=== Section Start ===

==> config.mk <==
export PLATFORM = sky130hd
export DESIGN_NAME = milestone1
export DESIGN_NICKNAME = milestone1
export VERILOG_FILES = /design/flow/design.v
export SDC_FILE = /design/flow/constraint.sdc
export NUM_CORES = 4
export LEC_CHECK = 0
export CAP_MARGIN = 20
export CORE_MARGIN = 2
export CORE_UTILIZATION = 60
export SLEW_MARGIN = 20
==> constraint.sdc <==
create_clock -name core_clock -period 10.3 [get_ports {clock}]
set_input_delay 2.0600 -clock core_clock [delete_from_list [all_inputs] [get_ports {clock}]]
set_output_delay 2.0600 -clock core_clock [all_outputs]
set_load 0.01 [all_outputs]
==> design.v <==
typedef enum logic [1:0] {
	S_IDLE,
	S_ENABLE_UART_RX,
	S_WAIT_UART_RX,
	S_M1_enable
} top_state_type;
typedef enum logic [4:0] {
	S_M1_IDLE,
	LEAD_IN_0,
	LEAD_IN_1,
	LEAD_IN_2,
	LEAD_IN_3,
	LEAD_IN_4,
	LEAD_IN_5,
	COMM_CASE_1_0,
	COMM_CASE_1_1,
	COMM_CASE_1_2,
	COMM_CASE_1_3,
	COMM_CASE_1_4,
	COMM_CASE_1_5,
	COMM_CASE_2_0,
	COMM_CASE_2_1,
	COMM_CASE_2_2,
	COMM_CASE_2_3,
	COMM_CASE_2_4,
	COMM_CASE_2_5,
	LEAD_OUT_0,
	LEAD_OUT_1,
	LEAD_OUT_2,
	LEAD_OUT_3,
	LEAD_OUT_4,
	LEAD_OUT_5
} M1_state_type;
typedef enum logic [1:0] {
	S_RXC_IDLE,
	S_RXC_SYNC,
	S_RXC_ASSEMBLE_DATA,
	S_RXC_STOP_BIT
} RX_Controller_state_type;
typedef enum logic [2:0] {
	S_US_IDLE,
	S_US_STRIP_FILE_HEADER_1,
	S_US_STRIP_FILE_HEADER_2,
	S_US_START_FIRST_BYTE_RECEIVE,
	S_US_WRITE_FIRST_BYTE,
	S_US_START_SECOND_BYTE_RECEIVE,
	S_US_WRITE_SECOND_BYTE
} UART_SRAM_state_type;
typedef enum logic [3:0] {
	S_VS_WAIT_NEW_PIXEL_ROW,
	S_VS_NEW_PIXEL_ROW_DELAY_1,
	S_VS_NEW_PIXEL_ROW_DELAY_2,
	S_VS_NEW_PIXEL_ROW_DELAY_3,
	S_VS_NEW_PIXEL_ROW_DELAY_4,
	S_VS_NEW_PIXEL_ROW_DELAY_5,
	S_VS_FETCH_PIXEL_DATA_0,
	S_VS_FETCH_PIXEL_DATA_1,
	S_VS_FETCH_PIXEL_DATA_2,
	S_VS_FETCH_PIXEL_DATA_3
} VGA_SRAM_state_type;
`timescale 1ns/100ps
`default_nettype none
module milestone1 (
		input logic clock,                    
		input logic Resetn,
		input logic Enable,
		output	logic [17:0] SRAM_address,
		output 	logic [15:0] SRAM_write_data,
		output	logic SRAM_we_n,
		input		logic [15:0] SRAM_read_data,
		output   logic M1_end
);
logic SRAM_ready;
M1_state_type state;
logic [17:0] U_address; 
logic [17:0] V_address;
logic [17:0] Y_address;
logic [17:0] RGB_address;
logic [63:0] U_values;  
logic [63:0] V_values; 
logic [31:0] Y_values;  
logic [63:0] temp_U;  
logic [63:0] temp_V;  
logic [31:0] temp_prime;  
logic [7:0] Uprime_values;  
logic [7:0] Vprime_values;  
logic [31:0] RGB_values;  
logic [7:0] redo, rede, greeno, greene, blueo, bluee;  
logic [31:0] red_calc, green_calc, blue_calc;  
logic [31:0] Uprime_odd;  
logic [31:0] Vprime_odd;  
logic FC_check;  
logic [7:0] some_counter;  
logic [7:0] pic_end;  
logic [31:0] mult_op1, mult_op2, mult_op3, mult_op4, mult_op5, mult_op6, Mult_result1, Mult_result2, Mult_result3;  
logic [63:0] Mult_result1_long, Mult_result2_long, Mult_result3_long;  
always_ff @(posedge clock or negedge Resetn) begin
	if (~Resetn) begin
		state <= S_M1_IDLE;
		SRAM_address <= 18'h00000;
		SRAM_write_data <= 16'h0000;
		SRAM_we_n <= 1'b1;
		U_address <= 18'd38400; 
		V_address <= 18'd57600;
		Y_address <= 18'h00000;
		RGB_address <= 18'd146944;
		U_values <= 64'b000000;
		V_values <= 64'b000000;
		Y_values <= 32'b00000;
		Uprime_values <= 16'b0000;
		Vprime_values <= 16'b0000;
		Uprime_odd <= 32'b00000;
		Vprime_odd <= 32'b00000;
		RGB_values <= 48'b000000;
		M1_end <= 1'b0;
		some_counter <= 8'b000;
		pic_end <= 8'b000;
		temp_U <= 64'b000000;
		temp_V <= 64'b000000;
		FC_check <= 1'b0;
		end 
		else begin
			case(state)
			S_M1_IDLE: begin
				if (Enable == 1 && pic_end != 240) begin
					U_values <= 64'b000000;
					V_values <= 64'b000000;
					Y_values <= 32'b00000;
					SRAM_we_n <= 1'b1;
					Uprime_values <= 16'b0000;
					Vprime_values <= 16'b0000;
					Uprime_odd <= 32'b00000;
					Vprime_odd <= 32'b00000;
					RGB_values <= 48'b000000;
					some_counter <= 8'h000;
					temp_U <= 64'b000000;
					temp_V <= 64'b000000;
					SRAM_we_n <= 1;
					SRAM_address <= U_address;  
					U_address <= U_address + 1'h1;  
					FC_check <= 1'b0;
					state <= LEAD_IN_0;		
				end
				else  if (pic_end >= 240) begin
					SRAM_we_n <= 1;
					M1_end <= 1'b1;	
				end
			end	
			LEAD_IN_0: begin  
				SRAM_address <= V_address;
				V_address <= V_address + 1'h1;			
				state <= LEAD_IN_1;
			end
			LEAD_IN_1: begin  
				SRAM_address <= Y_address;
				Y_address <= Y_address + 1'h1;		
				state <= LEAD_IN_2;
			end
			LEAD_IN_2: begin  
				SRAM_address <= U_address;
				U_address <= U_address + 1'h1;		
				U_values[63:48] <= SRAM_read_data;  
				state <= LEAD_IN_3;
			end
			LEAD_IN_3: begin  
				SRAM_address <= V_address;
				V_address <= V_address + 1'h1;
				V_values[63:48] <= SRAM_read_data;  
				state <= LEAD_IN_4;
			end
			LEAD_IN_4: begin
				Y_values[31:16] <= SRAM_read_data;  
				state <= LEAD_IN_5;
			end
			LEAD_IN_5:begin  
				U_values[47:32] <= SRAM_read_data;
				state <= COMM_CASE_1_0;			
			end
			COMM_CASE_1_0: begin
				if (FC_check == 0) begin 
					Uprime_values[7:0] <= U_values[63:56];
					Vprime_values[7:0] <= V_values[63:56];
					V_values[47:32] <= SRAM_read_data;
				end else begin
					Uprime_values[7:0] <= U_values[47:40];
					Vprime_values[7:0] <= V_values[47:40];
				end
				Uprime_odd[31:0] <= {{8{temp_prime[31]}},temp_prime[31:8]}; 
				SRAM_we_n <= 1;
				if (some_counter >= 'd156)
					SRAM_address <= U_address;
				else begin
					SRAM_address <= U_address;
					U_address <= U_address + 1'h1;
				end
				state <= COMM_CASE_1_1;
			end
			COMM_CASE_1_1: begin
				Vprime_odd[31:0] <= {{8{temp_prime[31]}},temp_prime[31:8]};
				if (FC_check == 1) begin
					temp_U[63:8] <= U_values[55:0];
					temp_V[63:8] <= V_values[55:0];
				end						
				if (some_counter >= 'd156)
					SRAM_address <= V_address;
				else begin
					SRAM_address <= V_address;
					V_address <= V_address + 1'h1;
				end
				state <= COMM_CASE_1_2;
			end
			COMM_CASE_1_2: begin
				if (FC_check == 1) begin
					U_values[63:0] <= temp_U[63:0];
					V_values[63:0] <= temp_V[63:0];
				end
				RGB_values[31:24] <= rede;  
				RGB_values[23:16] <= bluee;  
				if (some_counter >= 159)
					SRAM_address <= Y_address;
				else begin
					SRAM_address <= Y_address;	
					Y_address <= Y_address + 1'h1;
				end
				state <= COMM_CASE_1_3;				
			end
			COMM_CASE_1_3: begin				
				if (FC_check == 0)
					U_values[31:16] <= SRAM_read_data;
				else
					U_values[23:8] <= SRAM_read_data;
				SRAM_address <= RGB_address;
				RGB_address <= RGB_address + 1'h1;	
				SRAM_we_n <= 0;
				SRAM_write_data <= {{RGB_values[31:24]}, {greene[7:0]}};  
				state <= COMM_CASE_1_4;
			end
			COMM_CASE_1_4: begin
				if (FC_check == 0)
					V_values[31:16] <= SRAM_read_data;
				else
					V_values[23:8] <= SRAM_read_data;
				RGB_values[15:8] <= redo;  
				RGB_values[7:0] <= blueo;  
				SRAM_address <= RGB_address;
				RGB_address <= RGB_address + 1'h1;
				SRAM_write_data <= {{RGB_values[23:16]}, {redo[7:0]}};
				some_counter <= some_counter + 1;
				state <= COMM_CASE_1_5;	
			end
			COMM_CASE_1_5: begin
				Y_values[15:0] <= SRAM_read_data;
				SRAM_write_data <= {{greeno[7:0]}, {RGB_values[7:0]}};
				SRAM_address <= RGB_address;
				RGB_address <= RGB_address + 1'h1;
				if(some_counter == 159)  
					state <= LEAD_OUT_0;	
				else
					state <= COMM_CASE_2_0;
			end
			COMM_CASE_2_0: begin
				if (FC_check == 0) begin
					Uprime_values[7:0] <= U_values[55:48];
					Vprime_values[7:0] <= V_values[55:48];
				end else begin
					Uprime_values[7:0] <= U_values[47:40];
					Vprime_values[7:0] <= V_values[47:40];
				end
				Uprime_odd[31:0] <= {{8{temp_prime[31]}},temp_prime[31:8]};
				SRAM_we_n <= 1;
				SRAM_address <= Y_address;
				Y_address <= Y_address + 1'h1;
				state <= COMM_CASE_2_1;
			end
			COMM_CASE_2_1: begin
				Vprime_odd[31:0] <= {{8{temp_prime[31]}},temp_prime[31:8]}; 
				state <= COMM_CASE_2_2;
			end
			COMM_CASE_2_2: begin
				if (FC_check == 1) begin
					temp_U[63:8] <= U_values[55:0];
					temp_V[63:8] <= V_values[55:0];
				end	
				RGB_values[31:24] <= rede;  
				RGB_values[23:16] <= bluee;  
				state <= COMM_CASE_2_3;
			end
			COMM_CASE_2_3: begin
				if (FC_check == 1) begin
					U_values[63:0] <= temp_U[63:0];
					V_values[63:0] <= temp_V[63:0];
				end	
				Y_values[31:16] <= SRAM_read_data;
				SRAM_address <= RGB_address;
				SRAM_we_n <= 0;
				SRAM_write_data <= {{RGB_values[31:24]}, {greene[7:0]}};  
				RGB_address <= RGB_address + 1'h1;	
				state <= COMM_CASE_2_4;
			end
			COMM_CASE_2_4: begin
				RGB_values[15:8] <= redo;  
				RGB_values[7:0] <= blueo;  
				some_counter <= some_counter + 1;
				SRAM_address <= RGB_address;
				RGB_address <= RGB_address + 1'h1;	
				SRAM_write_data <= {{RGB_values[23:16]}, {redo[7:0]}};
				FC_check <= 1;
				state <= COMM_CASE_2_5;
			end
			COMM_CASE_2_5: begin
				SRAM_address <= RGB_address;
				RGB_address <= RGB_address + 1'h1;	
				SRAM_write_data <= {{greeno[7:0]}, {RGB_values[7:0]}};
				if(some_counter == 159) begin
					state <= LEAD_OUT_0;	
				end
				else
					state <= COMM_CASE_1_0;
			end
			LEAD_OUT_0: begin
				SRAM_we_n <= 1;
				Uprime_values[7:0] <= U_values[47:40];
				Vprime_values[7:0] <= V_values[47:40];		
				Uprime_odd[31:0] <= {{8{temp_prime[31]}},temp_prime[31:8]};
				state <= LEAD_OUT_1;
			end
			LEAD_OUT_1: begin
				Vprime_odd[31:0] <= {{8{temp_prime[31]}},temp_prime[31:8]};
				state <= LEAD_OUT_2;
			end
			LEAD_OUT_2: begin
				RGB_values[31:24] <= rede;  
				RGB_values[23:16] <= bluee;  
				state <= LEAD_OUT_3;
			end
			LEAD_OUT_3: begin
				SRAM_address <= RGB_address;
				SRAM_write_data <= {{RGB_values[31:24]}, {greene[7:0]}};  
				SRAM_we_n <= 0;
				RGB_address <= RGB_address + 1;
				state <= LEAD_OUT_4;
			end
			LEAD_OUT_4: begin
				RGB_values[15:8] <= redo;  
				RGB_values[7:0] <= blueo;  
				FC_check <= 0;
				SRAM_address <= RGB_address;
				SRAM_write_data <= {{RGB_values[23:16]}, {redo[7:0]}};	
				RGB_address <= RGB_address + 1;
				state <= LEAD_OUT_5;
			end
			LEAD_OUT_5: begin
				SRAM_address <= RGB_address;
				SRAM_write_data <= {{greeno[7:0]}, {RGB_values[7:0]}};
				RGB_address <= RGB_address + 1'h1;
				pic_end <= pic_end + 1;
				state <= S_M1_IDLE;
			end
			default: state <= S_M1_IDLE;
			endcase			
end
end
always_comb begin
	mult_op1 = 0;
	mult_op2 = 0;
	mult_op3 = 0;
	mult_op4 = 0;
	mult_op5 = 0;
	mult_op6 = 0;
	case(state)
	COMM_CASE_1_0: begin
	if (FC_check == 0) begin
		mult_op1 = 32'd21;
		mult_op2 = U_values[63:56] + U_values[39:32];
		mult_op3 = -32'd52; 
		mult_op4 = U_values[63:56] + U_values[47:40];
		mult_op5 = 32'd159;
		mult_op6 = U_values[63:56] + U_values[55:48];
	end
	else if (some_counter == 158) begin
		mult_op1 = 32'd21;
		mult_op2 = U_values[63:56] + U_values[39:32];
		mult_op3 = -32'd52; 
		mult_op4 = U_values[55:48] + U_values[39:32];
		mult_op5 = 32'd159;
		mult_op6 = U_values[47:40] + U_values[39:32];
	end
	else begin
		mult_op1 = 32'd21;
		mult_op2 = U_values[63:56] + U_values[23:16];
		mult_op3 = -32'd52; 
		mult_op4 = U_values[55:48] + U_values[31:24];
		mult_op5 = 32'd159;
		mult_op6 = U_values[47:40] + U_values[39:32];
	end
	end
	COMM_CASE_1_1: begin
	if (FC_check == 0) begin
		mult_op1 = 32'd21;
		mult_op2 = V_values[63:56] + V_values[39:32];
		mult_op3 = -32'd52; 
		mult_op4 = V_values[63:56] + V_values[47:40];
		mult_op5 = 32'd159;
		mult_op6 = V_values[63:56] + V_values[55:48];
	end 
	else if (some_counter == 158) begin
		mult_op1 = 32'd21;
		mult_op2 = V_values[63:56] + V_values[39:32];
		mult_op3 = -32'd52; 
		mult_op4 = V_values[55:48] + V_values[39:32];
		mult_op5 = 32'd159;
		mult_op6 = V_values[47:40] + V_values[39:32];
	end
	else begin	
		mult_op1 = 32'd21;
		mult_op2 = V_values[63:56] + V_values[23:16];
		mult_op3 = -32'd52; 
		mult_op4 = V_values[55:48] + V_values[31:24];
		mult_op5 = 32'd159;
		mult_op6 = V_values[47:40] + V_values[39:32];
	end
	end
	COMM_CASE_1_2: begin
		mult_op1 = Y_values[31:24] + (-32'd16);
		mult_op2 = 32'd76284;
		mult_op3 = Vprime_values[7:0] + (-32'd128);
		mult_op4 = 32'd104595;
		mult_op5 = Uprime_values[7:0] + (-32'd128);
		mult_op6 = 32'd132251;
	end
	COMM_CASE_1_3: begin
		mult_op1 = Y_values[31:24] + (-32'd16);
		mult_op2 = 32'd76284;
		mult_op3 = Vprime_values[7:0] + (-32'd128);
		mult_op4 = -32'd53281;
		mult_op5 = Uprime_values[7:0] + (-32'd128);
		mult_op6 = -32'd25624;
	end
	COMM_CASE_1_4: begin
		mult_op1 = Y_values[23:16] + (-32'd16);
		mult_op2 = 32'd76284;
		mult_op3 = Vprime_odd[31:0] + (-32'd128);
		mult_op4 = 32'd104595;
		mult_op5 = Uprime_odd[31:0] + (-32'd128);
		mult_op6 = 32'd132251;
	end
	COMM_CASE_1_5: begin
		mult_op1 = Y_values[23:16] + (-32'd16);
		mult_op2 = 32'd76284;
		mult_op3 = Vprime_odd[31:0] + (-32'd128);
		mult_op4 = -32'd53281;
		mult_op5 = Uprime_odd[31:0] + (-32'd128);
		mult_op6 = -32'd25624;
	end
	COMM_CASE_2_0: begin
	if (FC_check == 0) begin
		mult_op1 = 32'd21;
		mult_op2 = U_values[63:56] + U_values[31:24];
		mult_op3 = -32'd52; 
		mult_op4 = U_values[63:56] + U_values[39:32];
		mult_op5 = 32'd159;
		mult_op6 = U_values[55:48] + U_values[47:40];
	end 
	else if (some_counter == 157) begin
		mult_op1 = 32'd21;
		mult_op2 = U_values[63:56] + U_values[31:24];
		mult_op3 = -32'd52; 
		mult_op4 = U_values[55:48] + U_values[31:24];
		mult_op5 = 32'd159;
		mult_op6 = U_values[47:40] + U_values[39:32];
	end else begin	
		mult_op1 = 32'd21;
		mult_op2 = U_values[63:56] + U_values[23:16];
		mult_op3 = -32'd52; 
		mult_op4 = U_values[55:48] + U_values[31:24];
		mult_op5 = 32'd159;
		mult_op6 = U_values[47:40] + U_values[39:32];
	end
	end
	COMM_CASE_2_1: begin
	if (FC_check == 0) begin
		mult_op1 = 32'd21;
		mult_op2 = V_values[63:56] + V_values[31:24];
		mult_op3 = -32'd52; 
		mult_op4 = V_values[63:56] + V_values[39:32];
		mult_op5 = 32'd159;
		mult_op6 = V_values[55:48] + V_values[47:40];
	end else if (some_counter == 157) begin
		mult_op1 = 32'd21;
		mult_op2 = V_values[63:56] + V_values[31:24];
		mult_op3 = -32'd52; 
		mult_op4 = V_values[55:48] + V_values[31:24];
		mult_op5 = 32'd159;
		mult_op6 = V_values[47:40] + V_values[39:32];
	end else begin	
		mult_op1 = 32'd21;
		mult_op2 = V_values[63:56] + V_values[23:16];
		mult_op3 = -32'd52; 
		mult_op4 = V_values[55:48] + V_values[31:24];
		mult_op5 = 32'd159;
		mult_op6 = V_values[47:40] + V_values[39:32];
	end
	end
	COMM_CASE_2_2: begin
		mult_op1 = Y_values[15:8] + (-32'd16);
		mult_op2 = 32'd76284;
		mult_op3 = Vprime_values[7:0] + (-32'd128);
		mult_op4 = 32'd104595;
		mult_op5 = Uprime_values[7:0] + (-32'd128);
		mult_op6 = 32'd132251;
	end
	COMM_CASE_2_3: begin
		mult_op1 = Y_values[15:8] + (-32'd16);
		mult_op2 = 32'd76284;
		mult_op3 = Vprime_values[7:0] + (-32'd128);
		mult_op4 = -32'd53281;
		mult_op5 = Uprime_values[7:0] + (-32'd128);
		mult_op6 = -32'd25624;
	end
	COMM_CASE_2_4: begin
		mult_op1 = Y_values[7:0] + (-32'd16);
		mult_op2 = 32'd76284;
		mult_op3 = Vprime_odd[31:0] + (-32'd128);
		mult_op4 = 32'd104595;
		mult_op5 = Uprime_odd[31:0] + (-32'd128);
		mult_op6 = 32'd132251;
	end
	COMM_CASE_2_5: begin
		mult_op1 = Y_values[7:0] + (-32'd16);
		mult_op2 = 32'd76284;
		mult_op3 = Vprime_odd[31:0] + (-32'd128);
		mult_op4 = -32'd53281;
		mult_op5 = Uprime_odd[31:0] + (-32'd128);
		mult_op6 = -32'd25624;
	end
	LEAD_OUT_0: begin
		mult_op1 = 32'd21;
		mult_op2 = U_values[63:56] + U_values[47:40];
		mult_op3 = -32'd52; 
		mult_op4 = U_values[55:48] + U_values[47:40];
		mult_op5 = 32'd159;
		mult_op6 = U_values[47:40] + U_values[47:40];
	end
	LEAD_OUT_1: begin
		mult_op1 = 32'd21;
		mult_op2 = V_values[63:56] + V_values[47:40];
		mult_op3 = -32'd52; 
		mult_op4 = V_values[55:48] + V_values[47:40];
		mult_op5 = 32'd159;
		mult_op6 = V_values[47:40] + V_values[47:40];
	end
	LEAD_OUT_2: begin
		mult_op1 = Y_values[15:8] + (-32'd16);
		mult_op2 = 32'd76284;
		mult_op3 = Vprime_values[7:0] + (-32'd128);
		mult_op4 = 32'd104595;
		mult_op5 = Uprime_values[7:0] + (-32'd128);
		mult_op6 = 32'd132251;
	end
	LEAD_OUT_3: begin
		mult_op1 = Y_values[15:8] + (-32'd16);
		mult_op2 = 32'd76284;
		mult_op3 = Vprime_values[7:0] + (-32'd128);
		mult_op4 = -32'd53281;
		mult_op5 = Uprime_values[7:0] + (-32'd128);
		mult_op6 = -32'd25624;
	end
	LEAD_OUT_4: begin
		mult_op1 = Y_values[7:0] + (-32'd16);
		mult_op2 = 32'd76284;
		mult_op3 = Vprime_odd[31:0] + (-32'd128);
		mult_op4 = 32'd104595;
		mult_op5 = Uprime_odd[31:0] + (-32'd128);
		mult_op6 = 32'd132251;
	end
	LEAD_OUT_5: begin
		mult_op1 = Y_values[7:0] + (-32'd16);
		mult_op2 = 32'd76284;
		mult_op3 = Vprime_odd[31:0] + (-32'd128);
		mult_op4 = -32'd53281;
		mult_op5 = Uprime_odd[31:0] + (-32'd128);
		mult_op6 = -32'd25624;
	end
	endcase
end
assign Mult_result1_long = mult_op1* mult_op2;
assign Mult_result2_long = mult_op3* mult_op4;
assign Mult_result3_long = mult_op5* mult_op6;
assign Mult_result1 = Mult_result1_long[31:0];
assign Mult_result2 = Mult_result2_long[31:0];
assign Mult_result3 = Mult_result3_long[31:0];
assign temp_prime[31:0] = Mult_result1 + Mult_result2 + Mult_result3 + 32'd128;
always_comb begin
	red_calc = Mult_result1 + Mult_result2;
	green_calc = Mult_result1 + Mult_result2 + Mult_result3;
	blue_calc = Mult_result1 + Mult_result3;
	if(red_calc[31] == 1) begin
		redo = 8'd0;
		rede = 8'd0;
	end else 
	if(red_calc[30:24] > 0) begin
			redo = 8'd255;
			rede = 8'd255;
	end else begin
		redo = red_calc[23:16];
		rede = red_calc[23:16];
	end
	if(green_calc[31] == 1) begin
		greeno = 8'd0;
		greene = 8'd0;
	end else 
	if(green_calc[30:24] > 0) begin
			greeno = 8'd255;
			greene = 8'd255;
	end else begin
		greeno = green_calc[23:16];
		greene = green_calc[23:16];
	end
	if(blue_calc[31] == 1) begin
		blueo = 8'd0;
		bluee = 8'd0;
	end else 
	if(blue_calc[30:24] > 0) begin
			blueo = 8'd255;
			bluee = 8'd255;
	end else begin
		blueo = blue_calc[23:16];
		bluee = blue_calc[23:16];
	end
end
endmodule
==> run.sh <==
#!/bin/bash
# the make line also repeats each setting of config.mk as NAME=value (left out here)
make -C /OpenROAD-flow-scripts/flow DESIGN_CONFIG=/design/flow/config.mk WORK_HOME=/design/flow/orfs CLKGATE_MAP_FILE= finish
==> results of run 1 <==
==> per-stage QoR <==
step                  util
floorplan                -
global placement    0.7331
detailed placement  0.7332
CTS                 0.7735
global route        0.7844
finish              0.7844
==> cell type report <==
cell class | instances | area, sq um | share of cell area
clock inverters | 23 | 272.8 | 0.003194
clock buffers | 67 | 1395 | 0.01634
flip-flops and latches | 478 | 11990 | 0.1405
inverters | 1241 | 4664 | 0.05463
diodes | 2 | 5.005 | 0.00005861
multi-input cells | 5241 | 51500 | 0.6031
repair buffers | 1734 | 13790 | 0.1615
well taps | 1414 | 1769 | 0.02072
==> routing by layer <==
metal  up-vias  GRT usage  part of all wire
met2      3640     0.7020              0.44
met4         6     0.2809             0.081
li1      26730          -                 -
met3      1036     0.1115              0.11
met1     30680     0.5681              0.36
met5         -          0           0.00018
==> repair_timing <==
item / CTS / global route
buffers inserted: 107 / 40
setup endpoints to repair: 88 / 88
cloned: 0 / 1
resized: 462 / 190
pin swaps: 290 / 144
endpoints found under the hold margin: 0 / 0
hold buffers: 0 / 0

=== Section End ===

- [Exercise prompt] Among the lines above, count those containing "export", and give only the number.

- [Response for this exercise] 11